● What is expected
Exactly the lines starting at the line containing "part | switching [W] | internal, W" and ending at the line containing "- die area is 9.6% lower" are to be written out from the listing below, both included.

»»

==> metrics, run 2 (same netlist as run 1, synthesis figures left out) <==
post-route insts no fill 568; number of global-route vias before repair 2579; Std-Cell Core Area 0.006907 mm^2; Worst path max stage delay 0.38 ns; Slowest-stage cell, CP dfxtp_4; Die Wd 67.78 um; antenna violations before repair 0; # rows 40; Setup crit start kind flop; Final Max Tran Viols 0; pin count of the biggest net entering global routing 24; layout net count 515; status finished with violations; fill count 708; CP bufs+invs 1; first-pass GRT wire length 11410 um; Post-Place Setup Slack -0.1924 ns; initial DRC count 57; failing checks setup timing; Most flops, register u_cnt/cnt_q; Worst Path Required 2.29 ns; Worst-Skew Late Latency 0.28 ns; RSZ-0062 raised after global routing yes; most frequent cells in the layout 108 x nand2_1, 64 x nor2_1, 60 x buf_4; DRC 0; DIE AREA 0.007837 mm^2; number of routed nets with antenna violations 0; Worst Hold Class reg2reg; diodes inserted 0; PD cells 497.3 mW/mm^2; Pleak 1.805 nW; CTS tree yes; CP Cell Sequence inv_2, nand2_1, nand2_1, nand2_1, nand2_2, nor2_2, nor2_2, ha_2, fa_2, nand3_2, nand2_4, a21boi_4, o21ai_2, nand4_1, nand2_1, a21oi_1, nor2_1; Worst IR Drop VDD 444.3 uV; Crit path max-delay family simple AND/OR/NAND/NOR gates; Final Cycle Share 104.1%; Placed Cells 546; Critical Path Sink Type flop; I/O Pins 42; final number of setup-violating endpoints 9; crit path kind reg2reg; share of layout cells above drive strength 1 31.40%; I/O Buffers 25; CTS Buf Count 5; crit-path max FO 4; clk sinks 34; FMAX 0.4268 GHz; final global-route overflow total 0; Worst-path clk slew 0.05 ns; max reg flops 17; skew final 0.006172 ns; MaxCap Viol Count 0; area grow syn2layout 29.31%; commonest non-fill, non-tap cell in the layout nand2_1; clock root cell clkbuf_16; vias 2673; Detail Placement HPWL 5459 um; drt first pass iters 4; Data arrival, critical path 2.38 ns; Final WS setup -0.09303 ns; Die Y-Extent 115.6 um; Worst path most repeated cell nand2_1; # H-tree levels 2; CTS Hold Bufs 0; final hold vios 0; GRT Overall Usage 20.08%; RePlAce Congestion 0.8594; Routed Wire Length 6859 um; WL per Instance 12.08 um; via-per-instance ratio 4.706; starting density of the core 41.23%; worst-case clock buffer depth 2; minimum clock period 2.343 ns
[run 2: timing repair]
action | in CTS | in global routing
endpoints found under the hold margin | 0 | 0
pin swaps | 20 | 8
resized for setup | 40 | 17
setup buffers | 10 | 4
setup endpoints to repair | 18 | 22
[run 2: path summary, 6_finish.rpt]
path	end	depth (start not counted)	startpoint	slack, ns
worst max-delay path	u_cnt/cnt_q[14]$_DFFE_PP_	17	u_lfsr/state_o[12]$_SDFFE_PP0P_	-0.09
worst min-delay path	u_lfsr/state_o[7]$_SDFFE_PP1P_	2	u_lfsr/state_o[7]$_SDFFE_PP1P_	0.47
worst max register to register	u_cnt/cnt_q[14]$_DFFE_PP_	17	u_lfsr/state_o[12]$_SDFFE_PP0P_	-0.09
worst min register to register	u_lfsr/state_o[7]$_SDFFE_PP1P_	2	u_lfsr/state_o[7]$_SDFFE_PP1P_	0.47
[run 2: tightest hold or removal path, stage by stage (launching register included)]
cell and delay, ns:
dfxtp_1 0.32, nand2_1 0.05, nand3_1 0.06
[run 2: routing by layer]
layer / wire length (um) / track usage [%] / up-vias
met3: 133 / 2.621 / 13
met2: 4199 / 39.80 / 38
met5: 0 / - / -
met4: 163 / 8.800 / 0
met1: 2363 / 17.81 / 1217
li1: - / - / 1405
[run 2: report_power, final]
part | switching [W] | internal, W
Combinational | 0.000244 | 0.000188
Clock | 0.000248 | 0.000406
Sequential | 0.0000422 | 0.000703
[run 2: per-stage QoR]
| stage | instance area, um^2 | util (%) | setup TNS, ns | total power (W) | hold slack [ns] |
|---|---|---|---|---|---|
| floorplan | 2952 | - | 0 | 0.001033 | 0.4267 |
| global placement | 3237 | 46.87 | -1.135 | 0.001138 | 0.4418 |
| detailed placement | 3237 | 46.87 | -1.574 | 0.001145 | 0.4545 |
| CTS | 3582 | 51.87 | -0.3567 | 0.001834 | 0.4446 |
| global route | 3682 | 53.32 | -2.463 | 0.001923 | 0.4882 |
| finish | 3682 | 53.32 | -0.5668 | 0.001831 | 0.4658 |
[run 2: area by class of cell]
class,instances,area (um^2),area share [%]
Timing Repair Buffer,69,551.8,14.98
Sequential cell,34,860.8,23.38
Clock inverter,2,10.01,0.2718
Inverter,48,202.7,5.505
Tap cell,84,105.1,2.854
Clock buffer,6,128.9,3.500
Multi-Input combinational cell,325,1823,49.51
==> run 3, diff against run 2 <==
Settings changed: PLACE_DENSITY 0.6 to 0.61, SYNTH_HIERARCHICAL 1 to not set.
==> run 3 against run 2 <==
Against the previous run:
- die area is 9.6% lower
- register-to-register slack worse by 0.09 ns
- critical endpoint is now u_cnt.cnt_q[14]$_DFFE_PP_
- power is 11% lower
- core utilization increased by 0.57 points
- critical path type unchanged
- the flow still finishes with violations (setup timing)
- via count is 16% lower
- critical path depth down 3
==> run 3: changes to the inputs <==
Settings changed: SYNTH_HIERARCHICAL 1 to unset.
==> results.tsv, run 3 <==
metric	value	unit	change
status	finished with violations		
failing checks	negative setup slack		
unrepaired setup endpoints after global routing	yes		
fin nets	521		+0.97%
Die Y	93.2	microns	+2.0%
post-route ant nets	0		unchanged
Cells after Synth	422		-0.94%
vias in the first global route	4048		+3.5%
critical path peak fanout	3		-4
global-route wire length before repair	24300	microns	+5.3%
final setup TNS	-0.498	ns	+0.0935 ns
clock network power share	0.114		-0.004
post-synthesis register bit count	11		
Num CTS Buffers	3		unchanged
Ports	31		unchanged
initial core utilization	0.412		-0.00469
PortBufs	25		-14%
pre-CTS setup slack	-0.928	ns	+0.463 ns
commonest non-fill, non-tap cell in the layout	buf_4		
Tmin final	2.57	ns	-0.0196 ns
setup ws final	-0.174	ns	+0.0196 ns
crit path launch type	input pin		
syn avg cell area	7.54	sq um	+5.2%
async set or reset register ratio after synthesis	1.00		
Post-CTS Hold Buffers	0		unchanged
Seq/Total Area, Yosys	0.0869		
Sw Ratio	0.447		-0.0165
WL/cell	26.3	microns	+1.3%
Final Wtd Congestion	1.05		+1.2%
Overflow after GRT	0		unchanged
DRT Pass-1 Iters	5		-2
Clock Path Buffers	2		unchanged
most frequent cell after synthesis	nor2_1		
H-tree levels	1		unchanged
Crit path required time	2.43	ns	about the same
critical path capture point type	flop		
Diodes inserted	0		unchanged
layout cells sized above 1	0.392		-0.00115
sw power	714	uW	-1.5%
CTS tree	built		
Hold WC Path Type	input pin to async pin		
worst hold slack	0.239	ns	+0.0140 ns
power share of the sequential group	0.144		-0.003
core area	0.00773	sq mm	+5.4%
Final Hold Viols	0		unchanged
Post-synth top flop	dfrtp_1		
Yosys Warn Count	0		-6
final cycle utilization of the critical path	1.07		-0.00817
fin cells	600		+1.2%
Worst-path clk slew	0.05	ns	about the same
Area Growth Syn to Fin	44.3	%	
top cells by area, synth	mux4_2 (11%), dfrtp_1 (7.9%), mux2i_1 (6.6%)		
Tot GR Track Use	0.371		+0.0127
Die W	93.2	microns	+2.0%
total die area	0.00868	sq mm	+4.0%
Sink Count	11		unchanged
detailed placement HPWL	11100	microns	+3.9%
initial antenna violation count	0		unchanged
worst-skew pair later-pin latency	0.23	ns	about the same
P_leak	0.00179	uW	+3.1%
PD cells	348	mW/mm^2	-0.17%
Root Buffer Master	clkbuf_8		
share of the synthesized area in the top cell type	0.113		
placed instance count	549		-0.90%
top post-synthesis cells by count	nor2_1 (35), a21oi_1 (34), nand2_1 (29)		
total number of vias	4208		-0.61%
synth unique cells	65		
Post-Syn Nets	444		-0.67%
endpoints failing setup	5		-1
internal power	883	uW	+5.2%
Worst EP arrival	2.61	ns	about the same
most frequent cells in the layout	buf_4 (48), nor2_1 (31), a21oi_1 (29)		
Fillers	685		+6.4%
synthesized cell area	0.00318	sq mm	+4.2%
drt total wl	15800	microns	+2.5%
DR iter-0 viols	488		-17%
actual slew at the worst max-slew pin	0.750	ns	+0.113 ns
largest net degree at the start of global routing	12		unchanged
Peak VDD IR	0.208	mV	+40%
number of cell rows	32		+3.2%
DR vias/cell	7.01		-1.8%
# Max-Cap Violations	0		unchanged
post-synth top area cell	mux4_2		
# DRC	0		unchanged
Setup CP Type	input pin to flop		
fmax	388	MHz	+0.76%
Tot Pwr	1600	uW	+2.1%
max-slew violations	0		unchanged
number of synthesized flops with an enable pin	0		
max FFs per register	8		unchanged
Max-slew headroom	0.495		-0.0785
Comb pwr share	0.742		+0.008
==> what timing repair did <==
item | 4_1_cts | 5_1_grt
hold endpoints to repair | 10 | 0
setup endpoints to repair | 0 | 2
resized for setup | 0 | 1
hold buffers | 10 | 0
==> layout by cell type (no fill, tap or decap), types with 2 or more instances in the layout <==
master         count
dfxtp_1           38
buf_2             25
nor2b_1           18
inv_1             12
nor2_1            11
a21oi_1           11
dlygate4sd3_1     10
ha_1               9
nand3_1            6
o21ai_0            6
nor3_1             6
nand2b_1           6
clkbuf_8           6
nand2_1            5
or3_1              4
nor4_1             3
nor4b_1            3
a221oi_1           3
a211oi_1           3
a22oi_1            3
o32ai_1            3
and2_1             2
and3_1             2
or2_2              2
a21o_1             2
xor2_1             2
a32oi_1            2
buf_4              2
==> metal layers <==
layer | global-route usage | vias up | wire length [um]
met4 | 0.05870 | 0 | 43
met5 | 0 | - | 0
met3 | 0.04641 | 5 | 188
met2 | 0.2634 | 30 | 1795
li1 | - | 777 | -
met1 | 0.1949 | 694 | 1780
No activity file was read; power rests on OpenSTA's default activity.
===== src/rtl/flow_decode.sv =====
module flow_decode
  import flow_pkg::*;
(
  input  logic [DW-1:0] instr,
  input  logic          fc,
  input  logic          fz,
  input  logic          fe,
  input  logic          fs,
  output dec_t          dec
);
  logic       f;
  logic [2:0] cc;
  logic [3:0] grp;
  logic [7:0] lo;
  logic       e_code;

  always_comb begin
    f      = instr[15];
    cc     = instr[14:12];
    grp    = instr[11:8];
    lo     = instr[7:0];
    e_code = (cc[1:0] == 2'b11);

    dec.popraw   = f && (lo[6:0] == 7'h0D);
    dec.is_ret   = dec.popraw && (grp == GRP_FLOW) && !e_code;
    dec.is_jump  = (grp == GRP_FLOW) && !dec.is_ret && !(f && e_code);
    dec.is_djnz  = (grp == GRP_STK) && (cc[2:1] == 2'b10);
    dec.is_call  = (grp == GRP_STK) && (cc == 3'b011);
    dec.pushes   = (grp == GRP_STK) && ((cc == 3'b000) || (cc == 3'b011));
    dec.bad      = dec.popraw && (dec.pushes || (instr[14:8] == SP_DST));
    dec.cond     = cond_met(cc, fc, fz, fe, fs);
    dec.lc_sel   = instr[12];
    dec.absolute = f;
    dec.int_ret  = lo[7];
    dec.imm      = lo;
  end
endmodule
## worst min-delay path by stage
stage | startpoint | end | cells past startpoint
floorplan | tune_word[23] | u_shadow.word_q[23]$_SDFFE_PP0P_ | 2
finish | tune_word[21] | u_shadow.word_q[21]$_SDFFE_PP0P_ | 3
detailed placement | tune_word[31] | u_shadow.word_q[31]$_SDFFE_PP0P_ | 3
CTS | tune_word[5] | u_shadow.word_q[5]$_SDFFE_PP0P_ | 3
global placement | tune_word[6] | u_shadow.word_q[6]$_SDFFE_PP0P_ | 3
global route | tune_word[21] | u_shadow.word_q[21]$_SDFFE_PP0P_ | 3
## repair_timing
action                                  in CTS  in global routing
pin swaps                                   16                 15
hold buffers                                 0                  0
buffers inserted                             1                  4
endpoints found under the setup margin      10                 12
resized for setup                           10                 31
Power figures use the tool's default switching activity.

««

● Answer section
part | switching [W] | internal, W
Combinational | 0.000244 | 0.000188
Clock | 0.000248 | 0.000406
Sequential | 0.0000422 | 0.000703
[run 2: per-stage QoR]
| stage | instance area, um^2 | util (%) | setup TNS, ns | total power (W) | hold slack [ns] |
|---|---|---|---|---|---|
| floorplan | 2952 | - | 0 | 0.001033 | 0.4267 |
| global placement | 3237 | 46.87 | -1.135 | 0.001138 | 0.4418 |
| detailed placement | 3237 | 46.87 | -1.574 | 0.001145 | 0.4545 |
| CTS | 3582 | 51.87 | -0.3567 | 0.001834 | 0.4446 |
| global route | 3682 | 53.32 | -2.463 | 0.001923 | 0.4882 |
| finish | 3682 | 53.32 | -0.5668 | 0.001831 | 0.4658 |
[run 2: area by class of cell]
class,instances,area (um^2),area share [%]
Timing Repair Buffer,69,551.8,14.98
Sequential cell,34,860.8,23.38
Clock inverter,2,10.01,0.2718
Inverter,48,202.7,5.505
Tap cell,84,105.1,2.854
Clock buffer,6,128.9,3.500
Multi-Input combinational cell,325,1823,49.51
==> run 3, diff against run 2 <==
Settings changed: PLACE_DENSITY 0.6 to 0.61, SYNTH_HIERARCHICAL 1 to not set.
==> run 3 against run 2 <==
Against the previous run:
- die area is 9.6% lower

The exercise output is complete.